:: MATERIAL PROVIDED

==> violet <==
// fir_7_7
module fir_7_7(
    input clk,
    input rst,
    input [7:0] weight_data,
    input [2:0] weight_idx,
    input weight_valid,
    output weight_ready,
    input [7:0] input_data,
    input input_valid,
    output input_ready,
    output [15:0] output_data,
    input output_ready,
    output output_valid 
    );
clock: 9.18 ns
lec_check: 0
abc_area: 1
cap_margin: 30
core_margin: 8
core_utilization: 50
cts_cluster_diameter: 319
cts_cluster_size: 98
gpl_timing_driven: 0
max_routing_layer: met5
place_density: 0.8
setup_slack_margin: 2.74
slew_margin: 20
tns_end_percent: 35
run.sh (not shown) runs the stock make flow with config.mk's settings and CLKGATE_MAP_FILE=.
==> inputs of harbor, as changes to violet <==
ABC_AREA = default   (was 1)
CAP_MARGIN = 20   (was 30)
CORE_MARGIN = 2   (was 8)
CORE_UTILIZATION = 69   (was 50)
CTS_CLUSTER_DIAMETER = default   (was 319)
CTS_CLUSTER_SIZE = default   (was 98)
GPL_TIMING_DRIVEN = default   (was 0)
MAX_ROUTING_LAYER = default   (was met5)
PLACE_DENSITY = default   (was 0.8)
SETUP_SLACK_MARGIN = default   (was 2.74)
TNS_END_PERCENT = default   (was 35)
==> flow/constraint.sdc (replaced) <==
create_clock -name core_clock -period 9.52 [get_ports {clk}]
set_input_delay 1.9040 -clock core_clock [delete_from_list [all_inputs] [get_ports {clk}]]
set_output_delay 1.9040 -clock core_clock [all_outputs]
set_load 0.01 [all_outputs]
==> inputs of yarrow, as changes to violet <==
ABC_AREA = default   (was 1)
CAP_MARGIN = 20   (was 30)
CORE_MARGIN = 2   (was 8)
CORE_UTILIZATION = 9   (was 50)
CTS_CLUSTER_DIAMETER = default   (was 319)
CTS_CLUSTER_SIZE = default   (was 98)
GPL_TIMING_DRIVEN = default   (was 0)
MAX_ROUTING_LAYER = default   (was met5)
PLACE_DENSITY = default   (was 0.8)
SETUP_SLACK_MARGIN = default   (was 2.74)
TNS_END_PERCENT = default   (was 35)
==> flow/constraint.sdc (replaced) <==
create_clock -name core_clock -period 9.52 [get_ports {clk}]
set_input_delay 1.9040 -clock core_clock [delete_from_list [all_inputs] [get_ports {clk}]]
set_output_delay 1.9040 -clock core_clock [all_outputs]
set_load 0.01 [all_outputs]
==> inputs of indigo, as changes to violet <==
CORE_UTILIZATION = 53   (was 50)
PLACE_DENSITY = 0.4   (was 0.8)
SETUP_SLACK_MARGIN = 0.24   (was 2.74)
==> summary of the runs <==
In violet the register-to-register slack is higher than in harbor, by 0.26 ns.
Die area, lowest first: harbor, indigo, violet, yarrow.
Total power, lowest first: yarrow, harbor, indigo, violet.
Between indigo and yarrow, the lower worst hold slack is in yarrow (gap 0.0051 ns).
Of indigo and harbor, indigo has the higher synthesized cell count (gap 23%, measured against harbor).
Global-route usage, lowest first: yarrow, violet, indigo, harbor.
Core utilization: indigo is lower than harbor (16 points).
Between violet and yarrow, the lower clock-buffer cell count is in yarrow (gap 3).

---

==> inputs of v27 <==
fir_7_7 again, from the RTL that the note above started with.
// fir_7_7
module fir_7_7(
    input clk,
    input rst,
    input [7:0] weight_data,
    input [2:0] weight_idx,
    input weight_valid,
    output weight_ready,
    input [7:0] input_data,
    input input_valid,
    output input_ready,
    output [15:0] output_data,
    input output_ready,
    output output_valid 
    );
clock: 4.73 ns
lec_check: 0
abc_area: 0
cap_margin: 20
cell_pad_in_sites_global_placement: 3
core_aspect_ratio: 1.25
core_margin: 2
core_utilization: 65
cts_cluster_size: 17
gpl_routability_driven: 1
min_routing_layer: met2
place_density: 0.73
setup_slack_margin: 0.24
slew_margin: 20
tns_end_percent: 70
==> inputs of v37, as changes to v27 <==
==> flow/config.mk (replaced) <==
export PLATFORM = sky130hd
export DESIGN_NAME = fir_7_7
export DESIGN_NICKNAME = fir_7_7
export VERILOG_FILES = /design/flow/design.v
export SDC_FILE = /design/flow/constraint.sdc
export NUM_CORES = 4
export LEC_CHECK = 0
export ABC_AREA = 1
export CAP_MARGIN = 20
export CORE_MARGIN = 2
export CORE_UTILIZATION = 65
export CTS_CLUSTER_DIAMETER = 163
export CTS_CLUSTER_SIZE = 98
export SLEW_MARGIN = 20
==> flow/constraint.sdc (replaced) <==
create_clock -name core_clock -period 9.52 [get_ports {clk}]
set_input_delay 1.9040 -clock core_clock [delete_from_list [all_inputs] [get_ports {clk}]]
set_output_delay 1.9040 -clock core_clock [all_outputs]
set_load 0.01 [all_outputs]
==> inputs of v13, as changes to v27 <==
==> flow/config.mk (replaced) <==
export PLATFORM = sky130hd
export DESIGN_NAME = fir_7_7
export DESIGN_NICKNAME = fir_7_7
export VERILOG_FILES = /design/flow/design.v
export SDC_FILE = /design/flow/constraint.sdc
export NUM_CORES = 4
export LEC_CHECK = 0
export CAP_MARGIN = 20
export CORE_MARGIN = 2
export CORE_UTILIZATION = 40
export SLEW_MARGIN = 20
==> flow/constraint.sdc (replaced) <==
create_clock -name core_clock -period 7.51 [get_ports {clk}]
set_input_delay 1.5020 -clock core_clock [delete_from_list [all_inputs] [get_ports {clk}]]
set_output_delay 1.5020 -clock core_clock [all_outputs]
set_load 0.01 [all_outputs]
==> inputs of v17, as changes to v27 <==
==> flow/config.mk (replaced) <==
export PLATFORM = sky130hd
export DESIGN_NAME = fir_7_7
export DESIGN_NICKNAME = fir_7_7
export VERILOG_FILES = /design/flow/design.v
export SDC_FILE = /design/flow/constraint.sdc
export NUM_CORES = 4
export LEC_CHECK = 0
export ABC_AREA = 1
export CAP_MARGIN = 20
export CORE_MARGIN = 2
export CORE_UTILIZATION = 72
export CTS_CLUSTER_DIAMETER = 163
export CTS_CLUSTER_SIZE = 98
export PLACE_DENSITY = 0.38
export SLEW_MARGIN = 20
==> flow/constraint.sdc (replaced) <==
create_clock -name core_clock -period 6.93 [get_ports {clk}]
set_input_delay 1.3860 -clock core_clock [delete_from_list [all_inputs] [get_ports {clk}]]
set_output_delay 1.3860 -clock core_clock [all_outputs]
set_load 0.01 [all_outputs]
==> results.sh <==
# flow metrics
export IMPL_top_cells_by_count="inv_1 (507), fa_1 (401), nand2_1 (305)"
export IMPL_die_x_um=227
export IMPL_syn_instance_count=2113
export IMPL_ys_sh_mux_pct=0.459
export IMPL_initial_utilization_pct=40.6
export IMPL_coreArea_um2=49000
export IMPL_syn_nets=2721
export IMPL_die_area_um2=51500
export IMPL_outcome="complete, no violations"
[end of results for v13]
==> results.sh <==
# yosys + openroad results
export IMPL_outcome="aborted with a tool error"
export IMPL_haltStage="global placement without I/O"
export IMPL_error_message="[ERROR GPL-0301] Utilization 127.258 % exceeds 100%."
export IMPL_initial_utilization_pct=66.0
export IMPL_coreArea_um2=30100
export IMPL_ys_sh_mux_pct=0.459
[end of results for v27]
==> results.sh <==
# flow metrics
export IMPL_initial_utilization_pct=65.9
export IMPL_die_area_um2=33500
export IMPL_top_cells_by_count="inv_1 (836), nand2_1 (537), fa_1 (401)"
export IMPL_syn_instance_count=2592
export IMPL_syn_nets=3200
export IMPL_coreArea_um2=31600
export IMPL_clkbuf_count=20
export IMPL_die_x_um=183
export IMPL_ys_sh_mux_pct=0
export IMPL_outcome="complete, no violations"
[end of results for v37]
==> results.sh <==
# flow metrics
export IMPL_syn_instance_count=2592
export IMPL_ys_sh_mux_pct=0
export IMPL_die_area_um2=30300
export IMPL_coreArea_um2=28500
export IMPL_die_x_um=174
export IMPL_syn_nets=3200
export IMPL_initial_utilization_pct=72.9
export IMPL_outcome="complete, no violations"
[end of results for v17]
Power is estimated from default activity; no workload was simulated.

::::

- [WHAT YOU SHOULD DO]: Where the data above reaches the line holding "CORE_UTILIZATION = 53", begin printing, and stop after the line holding "Global-route usage, lowest". Each line must be reproduced exactly, with nothing else added.

- [RESPONSE FOR THIS EXERCISE]:
CORE_UTILIZATION = 53   (was 50)
PLACE_DENSITY = 0.4   (was 0.8)
SETUP_SLACK_MARGIN = 0.24   (was 2.74)
==> summary of the runs <==
In violet the register-to-register slack is higher than in harbor, by 0.26 ns.
Die area, lowest first: harbor, indigo, violet, yarrow.
Total power, lowest first: yarrow, harbor, indigo, violet.
Between indigo and yarrow, the lower worst hold slack is in yarrow (gap 0.0051 ns).
Of indigo and harbor, indigo has the higher synthesized cell count (gap 23%, measured against harbor).
Global-route usage, lowest first: yarrow, violet, indigo, harbor.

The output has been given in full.